In the entries below, find the line with "(.sel(sel[2]), .cube_i(ch[1]), .cube_o(ch[2]));" and the line with "cubestate_input[143:0] : ch[K];". Reproduce those two lines and every line between them exactly, and nothing more.

START Provided information

From an optimization exercise on the open Yosys and OpenROAD flow, aimed at a short achievable clock period and few clock cycles; shortcuts taken in it are not production practice.
RTL that was checked went through simulation tests only; none was proved equivalent to the original.
No activity file was given, so power comes from the tool's default toggle rates.

## axi_qspi_controller
module axi_qspi_controller
(
  input  logic       s_axi_aclk,
  input  logic       s_axi_aresetn,
  input  logic       s_axi_awvalid_i,
  input  axi_lite_pkg::addr_t      s_axi_awaddr_i,
  output logic       s_axi_awready_o,
  input  logic       s_axi_wvalid_i,
  input  axi_lite_pkg::data_t      s_axi_wdata_i,
  input  axi_lite_pkg::strb_t      s_axi_wstrb_i,
  output logic       s_axi_wready_o,
  output logic       s_axi_bvalid_o,
  output axi_lite_pkg::resp_t      s_axi_bresp_o,
  input  logic       s_axi_bready_i,
  input  logic       s_axi_arvalid_i,
  input  axi_lite_pkg::addr_t      s_axi_araddr_i,
  output logic       s_axi_arready_o,
  output logic       s_axi_rvalid_o,
  output axi_lite_pkg::data_t      s_axi_rdata_o,
  output axi_lite_pkg::resp_t      s_axi_rresp_o,
  input  logic       s_axi_rready_i,
  output logic       spi_clk_o,
  output logic [1:0] spi_csn_o,
  output logic       spi_sdo_o,
  input  logic       spi_sdi_i
);
Size in the first run: ~150 I/O pins, roughly 25000 um^2 of cells after synthesis.
Settings: LEC_CHECK=0, CAP_MARGIN=20, CORE_MARGIN=2, CORE_UTILIZATION=40, SETUP_SLACK_MARGIN=2.9, SLEW_MARGIN=20; clock period 5.0 ns.
run.sh (not shown) runs the stock make flow with config.mk's settings and CLKGATE_MAP_FILE= SYNTH_SCRIPT=/design/flow/synth_recipe.tcl, a recipe that flattens the netlist after the stock synthesis.
Testbench counts at the start, summed over its fixed seeds: cycles 141,600.
Background: an optimization exercise with open tools, aiming at small area, a short achievable clock period and few clock cycles per item. Do not read the settings as production practice. RTL that was checked went through simulation tests only; none was proved equivalent to the original. Power and IR drop assume default switching activity.

==> inputs of ember <==
==> flow/design.v (excerpt) <==
module cube_move_engine (
    input  logic                  clock,
    input  logic                  rst,
    input  move_pkg::move_list_t  moves_input,
    input  logic                  new_moves_ready,
    input  cube_pkg::cube_state_t cubestate_input,
    output cube_pkg::cube_state_t cubestate_updated,
    output logic                  state_updated
);
==> module cube_move_engine, before the edit <==
module cube_move_engine (
    input  logic                  clock,
    input  logic                  rst,
    input  move_pkg::move_list_t  moves_input,
    input  logic                  new_moves_ready,
    input  cube_pkg::cube_state_t cubestate_input,
    output cube_pkg::cube_state_t cubestate_updated,
    output logic                  state_updated
);
    localparam int K = 2;   
    localparam int A = 1;   
    logic         busy_q;      
    logic         done_q;      
    logic [143:0] cube_q;      
    logic [17:0]  center_q;    
    logic [199:0] moves_q;     
    logic [11:0]  sel1_q;      
    wire          idle = ~busy_q;
    wire          load = idle & new_moves_ready;
    wire  [199:0] moves_in = moves_input << (4*A);
    logic [143:0] ch [0:K];
    logic [11:0]  sel [1:K];
    logic [3:0]   code [1:K];
    assign sel[1] = sel1_q;
    assign code[2] = idle ? moves_input[199-4*0 -: 4] : moves_q[199-4*1 -: 4];
    move_decoder u_dec2 (.code(code[2]), .sel(sel[2]));
    assign ch[0] = cube_q;
    cube_turner u_turn1 (.sel(sel[1]), .cube_i(ch[0]), .cube_o(ch[1]));
    cube_turner u_turn2 (.sel(sel[2]), .cube_i((idle ? cubestate_input[143:0] : ch[1])), .cube_o(ch[2]));
    wire  [143:0] cube_d = ch[K];
    wire  [199:0] moves_d = idle ? moves_in : (moves_q << (4*K));
    logic [49:0]  act_q, act_i;
    for (genvar g = 0; g < 50; g++) begin : g_act
        move_active u_act_q (.code(moves_q[4*g +: 4]), .act(act_q[g]));
        move_active u_act_i (.code(moves_input[4*g +: 4]), .act(act_i[g]));
    end
    wire          fin_q = ~|act_q[49-K:0];
    wire          fin_i = ~|act_i[49-A:0];
    wire          finish = idle ? fin_i : fin_q;
    logic [11:0]  sel1_d;
    move_decoder u_dec_next (.code(moves_d[199 -: 4]), .sel(sel1_d));
    always_ff @(posedge clock) begin
        if (rst) begin
            busy_q <= 1'b0;
            done_q <= 1'b0;
        end else begin
            busy_q <= (load | busy_q) & ~finish;
            done_q <= (load | busy_q) & finish;
        end
    end
    always_ff @(posedge clock) begin
        cube_q  <= cube_d;
        moves_q <= moves_d;
        sel1_q  <= sel1_d;
        if (idle) center_q <= cubestate_input[161:144];
    end
    assign cubestate_updated = {center_q, cube_q};
    assign state_updated     = done_q;
endmodule
==> flow/config.mk <==
export PLATFORM = sky130hd
export DESIGN_NAME = cube_move_engine
export DESIGN_NICKNAME = cube_move_engine
export VERILOG_FILES = /design/flow/design.v
export SDC_FILE = /design/flow/constraint.sdc
export NUM_CORES = 4
export LEC_CHECK = 0
export CAP_MARGIN = 20
export CORE_MARGIN = 2
export CORE_UTILIZATION = 30
export SETUP_SLACK_MARGIN = 2.5
export SLEW_MARGIN = 20
export BUFFER_PORTS_ARGS = -buffer_cell sky130_fd_sc_hd__buf_1
==> flow/constraint.sdc <==
create_clock -name core_clock -period 5.0 [get_ports {clock}]
set_input_delay 1.0000 -clock core_clock [delete_from_list [all_inputs] [get_ports {clock}]]
set_output_delay 1.0000 -clock core_clock [all_outputs]
set_load 0.01 [all_outputs]
standard.sh (not shown) runs the stock make flow with config.mk's settings and CLKGATE_MAP_FILE= SYNTH_SCRIPT=/design/flow/synth_recipe.tcl, a recipe that flattens the netlist after the stock synthesis.
==> flow/flow/run.sh <==
#!/bin/bash
# The standard layout, with the ports buffered by the smallest buffer (buf_1) instead of
# the clkdlybuf4s50_1 that buffer_ports picks by default; the resizer still upsizes any
# port buffer that timing needs. Everything else is standard.sh unchanged.
set -euo pipefail
echo 'export BUFFER_PORTS_ARGS = -buffer_cell sky130_fd_sc_hd__buf_1' >> config.mk
bash standard.sh > standard_flow.log 2>&1
==> cedar (differences from ember) <==
--- a/flow/design.v
+++ b/flow/design.v
@@ -360,26 +360,36 @@
     output logic                  state_updated
 );
-    localparam int K = 2;   
-    localparam int A = 1;   
-    logic         busy_q;      
+    localparam int K   = 2;   
+    localparam int A   = 1;   
+    localparam int NCM = 3;   
+    logic [NCM+1:0] busy_q;
     logic         done_q;      
     logic [143:0] cube_q;      
     logic [17:0]  center_q;    
     logic [199:0] moves_q;     
-    logic [11:0]  sel1_q;      
-    wire          idle = ~busy_q;
-    wire          load = idle & new_moves_ready;
+    logic [11:0]  sel1_q, sel1n_q;
+    wire          idle = ~busy_q[0];
     wire  [199:0] moves_in = moves_input << (4*A);
     logic [143:0] ch [0:K];
     logic [11:0]  sel [1:K];
     logic [3:0]   code [1:K];
-    assign sel[1] = sel1_q;
     assign code[2] = idle ? moves_input[199-4*0 -: 4] : moves_q[199-4*1 -: 4];
     move_decoder u_dec2 (.code(code[2]), .sel(sel[2]));
     assign ch[0] = cube_q;
-    cube_turner u_turn1 (.sel(sel[1]), .cube_i(ch[0]), .cube_o(ch[1]));
-    cube_turner u_turn2 (.sel(sel[2]), .cube_i((idle ? cubestate_input[143:0] : ch[1])), .cube_o(ch[2]));
+    logic [143:0] cin;
+    for (genvar g = 0; g < NCM; g++) begin : g_cin
+        localparam int lo = g*144/NCM;
+        localparam int hi = (g+1)*144/NCM - 1;
+        assign cin[hi:lo] = busy_q[1+g] ? ch[1][hi:lo] : cubestate_input[hi:lo];
+    end
+    logic [143:0] ch1a, ch1b;
+    wire  [11:0]  sel1a = sel1_q;
+    wire  [11:0]  sel1b = ~sel1n_q;
+    cube_turner u_turn1a (.sel(sel1a), .cube_i(ch[0]), .cube_o(ch1a));
+    cube_turner u_turn1b (.sel(sel1b), .cube_i(ch[0]), .cube_o(ch1b));
+    assign ch[1] = {ch1b[143:72], ch1a[71:0]};
+    cube_turner u_turn2 (.sel(sel[2]), .cube_i(cin), .cube_o(ch[2]));
     wire  [143:0] cube_d = ch[K];
-    wire  [199:0] moves_d = idle ? moves_in : (moves_q << (4*K));
+    wire  [199:0] moves_d = busy_q[NCM+1] ? (moves_q << (4*K)) : moves_in;
     logic [49:0]  act_q, act_i;
     for (genvar g = 0; g < 50; g++) begin : g_act
@@ -389,14 +399,14 @@
     wire          fin_q = ~|act_q[49-K:0];
     wire          fin_i = ~|act_i[49-A:0];
-    wire          finish = idle ? fin_i : fin_q;
     logic [11:0]  sel1_d;
     move_decoder u_dec_next (.code(moves_d[199 -: 4]), .sel(sel1_d));
     always_ff @(posedge clock) begin
         if (rst) begin
-            busy_q <= 1'b0;
+            busy_q <= '0;
             done_q <= 1'b0;
         end else begin
-            busy_q <= (load | busy_q) & ~finish;
-            done_q <= (load | busy_q) & finish;
+            for (int c = 0; c < NCM + 2; c++)
+                busy_q[c] <= busy_q[c] ? ~fin_q : (new_moves_ready & ~fin_i);
+            done_q <= busy_q[0] ? fin_q : (new_moves_ready & fin_i);
         end
     end
@@ -405,4 +415,5 @@
         moves_q <= moves_d;
         sel1_q  <= sel1_d;
+        sel1n_q <= ~sel1_d;
         if (idle) center_q <= cubestate_input[161:144];
     end
CORE_UTILIZATION = 50   (was 30)
CTS_CLUSTER_DIAMETER = 80   (was default)
CTS_CLUSTER_SIZE = 20   (was default)
==> notes <==
Between cedar and ember, the lower design area is in cedar (gap about 6%, measured against ember).
Against ember, the sequential power of cedar is larger by 7.3%.
Of cedar and ember, ember has the higher wire length (gap about 7%, measured against ember).
Between cedar and ember, the lower sequential share of layout area is in ember (gap 2.9 points).
Non-clock buffer count is the same in cedar and ember.
In critical path depth, cedar and ember do not differ.
In ember the global-route usage is lower than in cedar, by 18 points.
Between ember and cedar, the lower setup slack is in cedar (gap 96 ps).
Of ember and cedar, ember has the higher clock-buffer cell count (gap 35).
Between cedar and ember, the lower register-to-register slack is in cedar (gap 96 ps).
In ember the clock skew is higher than in cedar, by 12 ps.
cedar ran to the end with no violations. ember finished clean.
Testbench counts of ember, summed over its fixed seeds: cycles 5,878, items 320.
Testbench counts of cedar, summed over its fixed seeds: cycles 5,878, items 320.

========
==> v22 <==
Another version of the RTL of cube_move_engine (not shown whole).
==> module cube_move_engine, before the edit <==
module cube_move_engine (
    input  logic                  clock,
    input  logic                  rst,
    input  move_pkg::move_list_t  moves_input,
    input  logic                  new_moves_ready,
    input  cube_pkg::cube_state_t cubestate_input,
    output cube_pkg::cube_state_t cubestate_updated,
    output logic                  state_updated
);
    localparam int K = 4;   
    localparam int A = 0;   
    logic         busy_q;      
    logic         done_q;      
    logic [143:0] cube_q;      
    logic [17:0]  center_q;    
    logic [199:0] moves_q;     
    logic [11:0]  sel1_q;      
    wire          idle = ~busy_q;
    wire          load = idle & new_moves_ready;
    wire  [199:0] moves_in = moves_input << (4*A);
    logic [143:0] ch [0:K];
    logic [11:0]  sel [1:K];
    logic [3:0]   code [1:K];
    assign sel[1] = sel1_q;
    assign code[2] = moves_q[199-4*1 -: 4];
    move_decoder u_dec2 (.code(code[2]), .sel(sel[2]));
    assign code[3] = moves_q[199-4*2 -: 4];
    move_decoder u_dec3 (.code(code[3]), .sel(sel[3]));
    assign code[4] = moves_q[199-4*3 -: 4];
    move_decoder u_dec4 (.code(code[4]), .sel(sel[4]));
    assign ch[0] = cube_q;
    cube_turner u_turn1 (.sel(sel[1]), .cube_i(ch[0]), .cube_o(ch[1]));
    cube_turner u_turn2 (.sel(sel[2]), .cube_i(ch[1]), .cube_o(ch[2]));
    cube_turner u_turn3 (.sel(sel[3]), .cube_i(ch[2]), .cube_o(ch[3]));
    cube_turner u_turn4 (.sel(sel[4]), .cube_i(ch[3]), .cube_o(ch[4]));
    wire  [143:0] cube_d = idle ? cubestate_input[143:0] : ch[K];
    wire  [199:0] moves_d = idle ? moves_in : (moves_q << (4*K));
    logic [49:0]  act_d;
    for (genvar g = 0; g < 50; g++) begin : g_act
        move_active u_act (.code(moves_d[4*g +: 4]), .act(act_d[g]));
    end
    wire          finish = ~|act_d;
    logic [11:0]  sel1_d;
    move_decoder u_dec_next (.code(moves_d[199 -: 4]), .sel(sel1_d));
    always_ff @(posedge clock) begin
        if (rst) begin
            busy_q <= 1'b0;
            done_q <= 1'b0;
        end else begin
            busy_q <= (load | busy_q) & ~finish;
            done_q <= (load | busy_q) & finish;
        end
    end
    always_ff @(posedge clock) begin
        cube_q  <= cube_d;
        moves_q <= moves_d;
        sel1_q  <= sel1_d;
        if (idle) center_q <= cubestate_input[161:144];
    end
    assign cubestate_updated = {center_q, cube_q};
    assign state_updated     = done_q;
endmodule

END Provided information

Solution for this exercise:
    cube_turner u_turn2 (.sel(sel[2]), .cube_i(ch[1]), .cube_o(ch[2]));
    cube_turner u_turn3 (.sel(sel[3]), .cube_i(ch[2]), .cube_o(ch[3]));
    cube_turner u_turn4 (.sel(sel[4]), .cube_i(ch[3]), .cube_o(ch[4]));
    wire  [143:0] cube_d = idle ? cubestate_input[143:0] : ch[K];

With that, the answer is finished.